● **Items from a dataset**

-------------------------

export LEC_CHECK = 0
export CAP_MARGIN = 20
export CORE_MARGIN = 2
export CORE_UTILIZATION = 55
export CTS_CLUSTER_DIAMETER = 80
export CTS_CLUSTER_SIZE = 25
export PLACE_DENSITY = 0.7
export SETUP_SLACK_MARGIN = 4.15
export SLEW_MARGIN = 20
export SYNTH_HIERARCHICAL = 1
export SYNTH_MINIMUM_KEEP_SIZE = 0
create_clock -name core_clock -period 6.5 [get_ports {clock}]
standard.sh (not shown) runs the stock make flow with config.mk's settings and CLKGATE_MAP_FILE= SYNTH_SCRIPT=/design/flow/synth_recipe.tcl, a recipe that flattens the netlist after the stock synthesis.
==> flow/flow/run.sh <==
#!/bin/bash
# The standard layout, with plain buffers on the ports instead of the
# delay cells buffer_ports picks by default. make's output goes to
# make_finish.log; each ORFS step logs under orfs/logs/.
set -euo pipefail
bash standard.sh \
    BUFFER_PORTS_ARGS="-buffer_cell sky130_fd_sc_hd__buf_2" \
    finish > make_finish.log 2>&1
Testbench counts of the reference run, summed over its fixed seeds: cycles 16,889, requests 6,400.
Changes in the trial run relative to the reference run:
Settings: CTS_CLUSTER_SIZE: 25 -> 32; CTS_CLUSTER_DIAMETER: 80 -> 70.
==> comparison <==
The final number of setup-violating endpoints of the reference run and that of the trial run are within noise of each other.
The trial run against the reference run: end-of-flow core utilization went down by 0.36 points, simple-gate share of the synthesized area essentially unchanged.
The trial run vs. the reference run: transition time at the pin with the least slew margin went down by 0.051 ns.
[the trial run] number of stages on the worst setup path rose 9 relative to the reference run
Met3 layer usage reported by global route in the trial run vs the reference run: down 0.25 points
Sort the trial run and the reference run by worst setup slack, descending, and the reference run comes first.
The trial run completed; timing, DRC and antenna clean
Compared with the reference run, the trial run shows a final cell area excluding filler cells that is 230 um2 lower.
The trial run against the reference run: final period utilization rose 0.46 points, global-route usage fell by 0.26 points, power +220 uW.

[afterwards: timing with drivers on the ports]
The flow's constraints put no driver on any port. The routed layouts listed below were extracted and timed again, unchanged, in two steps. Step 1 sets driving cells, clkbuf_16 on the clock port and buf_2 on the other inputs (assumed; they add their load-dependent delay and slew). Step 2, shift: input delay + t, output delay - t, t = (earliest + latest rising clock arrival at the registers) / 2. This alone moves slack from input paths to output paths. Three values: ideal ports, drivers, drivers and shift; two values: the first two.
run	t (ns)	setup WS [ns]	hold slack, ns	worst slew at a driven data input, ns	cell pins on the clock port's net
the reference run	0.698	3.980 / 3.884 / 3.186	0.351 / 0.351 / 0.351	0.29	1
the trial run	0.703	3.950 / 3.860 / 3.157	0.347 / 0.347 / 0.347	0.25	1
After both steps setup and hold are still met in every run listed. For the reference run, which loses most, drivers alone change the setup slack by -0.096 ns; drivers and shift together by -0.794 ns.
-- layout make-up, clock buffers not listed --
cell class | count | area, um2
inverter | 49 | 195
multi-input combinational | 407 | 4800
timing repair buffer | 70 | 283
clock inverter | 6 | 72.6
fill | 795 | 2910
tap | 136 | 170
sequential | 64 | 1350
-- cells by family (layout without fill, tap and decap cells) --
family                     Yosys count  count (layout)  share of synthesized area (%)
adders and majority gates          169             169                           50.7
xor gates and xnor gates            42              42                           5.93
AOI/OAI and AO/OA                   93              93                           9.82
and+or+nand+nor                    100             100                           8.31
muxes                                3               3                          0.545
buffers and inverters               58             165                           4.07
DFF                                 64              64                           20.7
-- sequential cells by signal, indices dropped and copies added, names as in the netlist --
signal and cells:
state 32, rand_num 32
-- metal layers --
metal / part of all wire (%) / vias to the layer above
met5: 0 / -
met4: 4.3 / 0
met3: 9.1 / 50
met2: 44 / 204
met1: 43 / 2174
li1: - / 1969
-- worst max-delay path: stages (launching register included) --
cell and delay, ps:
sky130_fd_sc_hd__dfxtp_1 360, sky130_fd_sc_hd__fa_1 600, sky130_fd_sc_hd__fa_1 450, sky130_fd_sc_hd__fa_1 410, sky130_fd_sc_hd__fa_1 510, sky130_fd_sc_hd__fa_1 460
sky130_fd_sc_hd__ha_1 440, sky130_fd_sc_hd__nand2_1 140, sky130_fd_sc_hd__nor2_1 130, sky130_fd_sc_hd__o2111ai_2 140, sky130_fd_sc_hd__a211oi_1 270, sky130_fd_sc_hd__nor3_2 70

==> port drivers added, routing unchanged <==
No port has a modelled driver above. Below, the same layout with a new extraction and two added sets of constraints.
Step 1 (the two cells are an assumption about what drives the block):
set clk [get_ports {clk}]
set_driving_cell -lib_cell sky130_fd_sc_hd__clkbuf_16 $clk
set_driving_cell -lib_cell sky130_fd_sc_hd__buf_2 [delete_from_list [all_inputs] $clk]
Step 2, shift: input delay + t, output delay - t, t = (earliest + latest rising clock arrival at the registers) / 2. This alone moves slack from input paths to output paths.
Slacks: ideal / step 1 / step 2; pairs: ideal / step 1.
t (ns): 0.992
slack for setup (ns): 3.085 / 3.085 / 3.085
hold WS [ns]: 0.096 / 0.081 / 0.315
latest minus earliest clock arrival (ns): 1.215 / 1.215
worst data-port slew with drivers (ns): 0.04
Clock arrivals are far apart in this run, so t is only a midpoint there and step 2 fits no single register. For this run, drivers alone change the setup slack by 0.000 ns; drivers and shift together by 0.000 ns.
Background: an optimization exercise with open tools, aiming at a short achievable clock period and few clock cycles. Do not read the settings as production practice.
Function was checked by simulation only, so behaviour that the tests miss may differ from the original.
Power figures rest on the tool's default switching activity, not on a simulated workload.

<file path="flow/run.sh">
#!/bin/bash
# synth_recipe.tcl (not shown) runs the flow's synth.tcl, then flattens the netlist and writes it again
# the make line also repeats each setting of config.mk as NAME=value (left out here)
make -C /OpenROAD-flow-scripts/flow DESIGN_CONFIG=/design/flow/config.mk WORK_HOME=/design/flow/orfs CLKGATE_MAP_FILE= SYNTH_SCRIPT=/design/flow/synth_recipe.tcl finish
</file>
<file path="flow/config.mk">
export PLATFORM = sky130hd
export DESIGN_NAME = cpu
export DESIGN_NICKNAME = cpu
export VERILOG_FILES = /design/flow/design.v
export SDC_FILE = /design/flow/constraint.sdc
export NUM_CORES = 4
export LEC_CHECK = 0
export CAP_MARGIN = 20
export CORE_MARGIN = 2
export CORE_UTILIZATION = 40
export SLEW_MARGIN = 20
</file>
<file path="flow/constraint.sdc">
create_clock -name core_clock -period 10.0 [get_ports {clk_in}]
set_input_delay 2.0000 -clock core_clock [delete_from_list [all_inputs] [get_ports {clk_in}]]
set_output_delay 2.0000 -clock core_clock [all_outputs]
set_load 0.01 [all_outputs]
</file>
Background: an optimization exercise with open tools, aiming at a short achievable clock period and few clock cycles. Do not read the settings as production practice.
Power is estimated from default activity; no workload was simulated.

Design processor, start of the top module:
module processor (
  input  wire        clk,
  input  wire        reset,
  output wire [10:0] imem_addr,
  input  wire [17:0] imem_data,
  output wire [9:0]  dmem_addr,
  output wire        dmem_we,
  output wire [17:0] dmem_wdata,
  input  wire [17:0] dmem_rdata,
  output wire        halted
);
Size in the first run: about 4200 cells after synthesis, ~610 flip-flops.
Settings: LEC_CHECK=0, CAP_MARGIN=20, CORE_MARGIN=2, CORE_UTILIZATION=40, PLACE_DENSITY=0.6, SETUP_SLACK_MARGIN=3.0, SLEW_MARGIN=20, SYNTH_HIERARCHICAL=1; clock period 5.0 ns.
standard.sh (not shown) runs the stock make flow with config.mk's settings and CLKGATE_MAP_FILE= SYNTH_SCRIPT=/design/flow/synth_recipe.tcl, a recipe that flattens the netlist after the stock synthesis.
==> flow/flow/run.sh <==
#!/bin/bash
set -euo pipefail
export BUFFER_PORTS_ARGS="-buffer_cell sky130_fd_sc_hd__buf_4"
bash standard.sh > standard.log 2>&1
Then changed:
--- a/flow/design.v
+++ b/flow/design.v
@@ -35,14 +35,13 @@
   reg         e_alu;          
   reg         e_add;          
   reg         e_ld;           
   reg         e_cmp;          
   reg         e_and, e_nand, e_nor;    
   reg  [3:0]  e_rd;
-  reg  [17:0] x2, x3;         
-  reg  [17:0] c1, c2;         
+  reg  [17:0] x1, x2, x3;     
   reg  [15:0] e_wr;           
   reg  [15:0] e_wl;           
   reg  [15:0] w_wr;           
   reg  [15:0] w_wl;           
   reg  [15:0] w_wa;           
   reg  [15:0] r_keep;         
@@ -102,13 +101,13 @@
   wire [2:0]  s_tn, s_rn, s_sn;
   wire [2:0]  f_oh = {lt_q, ~lt_q & ~gt_q, gt_q};
   wire [8:0]  w_oc = e_cmp ? 9'b100_010_001 : {3{f_oh}};
   br_dec u_bd (.op(op), .off(off), .w(w_oc), .a(rdy & ~p_d), .b(rdy & p_d),
                .e_rep(e_rep), .tn(s_tn), .rn(s_rn), .sn(s_sn));
   wire        sel_t, sel_r, sel_s;
-  br_sel u_bs (.a(c1), .b(c2), .tn(s_tn), .rn(s_rn), .sn(s_sn),
+  br_sel u_bs (.a(x1), .b(x2), .tn(s_tn), .rn(s_rn), .sn(s_sn),
                .c_lt(c_lt), .c_gt(c_gt), .sel_t(sel_t), .sel_r(sel_r), .sel_s(sel_s));
   wire [10:0] pc_nx;
   pc_ao u_pc (.clr(reset), .sel_t(sel_t), .sel_r(sel_r), .sel_s(sel_s), .sel_e(e_rep),
               .target(target), .pc_r(pc_d_inc), .pc_s(pc_seq), .pc_e(pc_e), .y(pc_nx));
   wire [17:0] imm = {{12{ir[5]}}, ir[5:0]};
   wire [287:0] eff, rf_flat;
@@ -125,20 +124,18 @@
   wire        s2  = es & (e_rd == f2);
   wire        s3  = es & (e_rd == f3) & ~is_ri;
   wire        el  = e_alu & ~e_add;
   wire        l1  = el & (e_rd == f1);
   wire        l2  = el & (e_rd == f2);
   wire        l3  = el & (e_rd == f3) & ~is_ri;
-  wire [17:0] p1, p2, p3, q1, q2;
+  wire [17:0] p1, p2, p3;
   wire        k1n = ~(s1 | l1);
   wire        k2n = ~(s2 | l2);
   wire        k3n = ~(s3 | l3 | is_ri);
   opnd  u_p1 (.f(f1), .kn(k1n), .eff(eff), .sel_s(s1), .sum(sum), .sel_l(l1), .lres(lres), .p(p1));
   opnd  u_p2 (.f(f2), .kn(k2n), .eff(eff), .sel_s(s2), .sum(sum), .sel_l(l2), .lres(lres), .p(p2));
-  opnd  u_q1 (.f(f1), .kn(k1n), .eff(eff), .sel_s(s1), .sum(sum), .sel_l(l1), .lres(lres), .p(q1));
-  opnd  u_q2 (.f(f2), .kn(k2n), .eff(eff), .sel_s(s2), .sum(sum), .sel_l(l2), .lres(lres), .p(q2));
   opnd_i u_p3 (.f(f3), .kn(k3n), .en_n(is_ri), .imm(imm), .eff(eff), .sel_s(s3), .sum(sum), .sel_l(l3), .lres(lres), .p(p3));
   wire [15:0] d_alu = (go & is_alu) ? (16'd1 << f1) : 16'd0;
   wire [15:0] d_ld  = (go & is_ld)  ? (16'd1 << f1) : 16'd0;
   always @(posedge clk or posedge reset) begin
     if (reset) begin
       pc_d    <= 11'd0;
@@ -197,14 +194,13 @@
     pc_e     <= pc_d;
     e_add    <= is_add;
     e_and    <= (op == OP_AND) | (op == OP_ANDI);
     e_nand   <= (op == OP_NAND);
     e_nor    <= ~((op == OP_AND) | (op == OP_ANDI) | (op == OP_NAND));
     e_rd     <= f1;
-    c1       <= q1;
-    c2       <= q2;
+    x1       <= p1;
     x2       <= p2;
     x3       <= p3;
     r_q      <= alu;
     daddr_q  <= ir[9:0];
     dwdata_q <= p1;
     bt_wpc   <= pc_d;
Result: The changed run passed the timing, DRC and antenna checks; core utilization fell by 2.8 points; via count fell by 24%; first-iteration DRC count fell by about 37%; clock power fell by about 11%; die area fell by about 13%; maximum frequency rose by 15%; count of clock-buffer cells in the layout fell by 17.
No run of this note included a check of the RTL's function; only the layout flow was run.

[static timing again, ports no longer ideal]
Ports are ideal in the flow. The routed layouts listed here were re-timed in OpenROAD.
Step 1 assumes that a clkbuf_16 drives the clock port and a buf_2 every other input.
Step 2 times the ports against the registers' clock, not the clock port: input delays grow and output delays shrink by t, the midpoint of the rising clock arrivals with the driver on.
Three values: ideal ports, drivers, drivers and shift; two values: the first two.
| run | shift t [ns] | setup WS [ns] | clock arrival spread, ns | worst slew at a driven data input, ns |
|---|---|---|---|---|
| the first run | 0.735 | 2.132 / 2.036 / 1.301 | 0.039 / 0.040 | 0.40 |
| the second run | 0.728 | 2.497 / 2.481 / 1.753 | 0.042 / 0.042 | 0.27 |
After both steps every run listed still meets setup and hold. For the first run, which loses most, drivers alone change the setup slack by -0.096 ns; drivers and shift together by -0.831 ns.
This is an optimization exercise on Yosys and OpenROAD, whose aim is small area, a short achievable clock period and few clock cycles, not a production implementation.
RTL that was checked went through simulation tests only; none was proved equivalent to the original.
Power is estimated from default activity; no workload was simulated.

==> flow/design.v (excerpt) <==
module kcpsmx(
    output logic [PORT_DEPTH-1:0]   port_id,         
    output logic                    write_strobe,    
    output logic [PORT_WIDTH-1:0]   out_port,        
    output logic                    read_strobe,     
    input        [PORT_WIDTH-1:0]   in_port,         
    input                           interrupt,       
    output logic                    interrupt_ack,   
    input                           reset,           
    input                           clk,             
    output logic [CODE_DEPTH-1:0]   address,         
    input        [CODE_WIDTH-1:0]   instruction      
);
make LEC_CHECK=0 ABC_CLOCK_PERIOD_IN_PS=2000 CAP_MARGIN=20 CORE_MARGIN=2 CORE_UTILIZATION=40 SETUP_SLACK_MARGIN=4.0 SLEW_MARGIN=20 finish   # period 6.0 ns
run.sh (not shown) runs the stock make flow with config.mk's settings and CLKGATE_MAP_FILE= SYNTH_SCRIPT=/design/flow/synth_recipe.tcl, a recipe that flattens the netlist after the stock synthesis.
The first run went through all stages and came out clean.
Background: an optimization exercise with open tools, aiming at small area and a short achievable clock period. Do not read the settings as production practice.
At most, simulation tests tie the RTL to the original design; equivalence was not proved.
The clock port is modelled as an ideal driver, which makes a skipped or thinned clock tree look cheaper than it is; a real chip needs a root buffer or a tree.
No activity file was given, so power comes from the tool's default toggle rates.

==> flow/design.v (excerpt) <==
module param_measure(
    input               clk ,
    input               rst_n  ,
    input      [7:0]    trig_level,
    input      [7:0]    ad_data,
    output              ad_pulse,
    output     [19:0]   ad_freq,
    output     [7:0]    ad_vpp,
    output     [7:0]    ad_max,
    output     [7:0]    ad_min
);
Size in the first run: ~470 cells after synthesis, ~130 flip-flops, ~63 I/O pins, ~6300 µm² of cells after synthesis.
export LEC_CHECK = 0
export CAP_MARGIN = 20
export CORE_MARGIN = 2
export CORE_UTILIZATION = 65
export SLEW_MARGIN = 20
create_clock -name core_clock -period 250.0 [get_ports {clk}]
standard.sh (not shown) runs the stock make flow with config.mk's settings and CLKGATE_MAP_FILE= SYNTH_SCRIPT=/design/flow/synth_recipe.tcl, a recipe that flattens the netlist after the stock synthesis.
==> flow/flow/run.sh <==
#!/bin/bash
# Own layout flow: the standard synthesis and layout, with
#  - every port buffered with buf_1 instead of the default (larger, slower) cell,
#  - the cells that ABC sized up swapped back to their smallest variant after floorplan
#    (repair_design then sizes up only where slew or load need it),
#  - a two-level clock tree (clocktree.tcl) in place of TritonCTS's H-tree.
# Each tool's full output goes to a log of its own in this folder (and ORFS's own logs
# under orfs/logs).
set -euo pipefail
W=$PWD
bash standard.sh synth > "$W/log_synth.txt" 2>&1
CLK_LEAVES=$(cat flow/clk_leaves) CLK_LEAF_CELL=$(cat flow/clk_leaf_cell) \
CLK_ROOT_CELL=sky130_fd_sc_hd__clkbuf_8 CLK_NET=clk \
bash standard.sh \
  "BUFFER_PORTS_ARGS=-buffer_cell sky130_fd_sc_hd__buf_1" \
  "POST_FLOORPLAN_TCL=$W/flow/downsize.tcl" \
  "PRE_CTS_TCL=$W/flow/clocktree.tcl" \
  finish > "$W/log_layout.txt" 2>&1
==> flow/flow/clk_leaves <==
9
Other scripts of this flow, unchanged in this note and not shown: flow/flow/clk_leaf_cell, flow/flow/clocktree.tcl, flow/flow/downsize.tcl
The baseline completed without violations.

-------------------------

● **About this task**
Can you repeat, word for word, every line above from the one containing "export SYNTH_HIERARCHICAL = 1" down to the one containing "The trial run vs.", including both?

● **Answer space**
export SYNTH_HIERARCHICAL = 1
export SYNTH_MINIMUM_KEEP_SIZE = 0
create_clock -name core_clock -period 6.5 [get_ports {clock}]
standard.sh (not shown) runs the stock make flow with config.mk's settings and CLKGATE_MAP_FILE= SYNTH_SCRIPT=/design/flow/synth_recipe.tcl, a recipe that flattens the netlist after the stock synthesis.
==> flow/flow/run.sh <==
#!/bin/bash
# The standard layout, with plain buffers on the ports instead of the
# delay cells buffer_ports picks by default. make's output goes to
# make_finish.log; each ORFS step logs under orfs/logs/.
set -euo pipefail
bash standard.sh \
    BUFFER_PORTS_ARGS="-buffer_cell sky130_fd_sc_hd__buf_2" \
    finish > make_finish.log 2>&1
Testbench counts of the reference run, summed over its fixed seeds: cycles 16,889, requests 6,400.
Changes in the trial run relative to the reference run:
Settings: CTS_CLUSTER_SIZE: 25 -> 32; CTS_CLUSTER_DIAMETER: 80 -> 70.
==> comparison <==
The final number of setup-violating endpoints of the reference run and that of the trial run are within noise of each other.
The trial run against the reference run: end-of-flow core utilization went down by 0.36 points, simple-gate share of the synthesized area essentially unchanged.
The trial run vs. the reference run: transition time at the pin with the least slew margin went down by 0.051 ns.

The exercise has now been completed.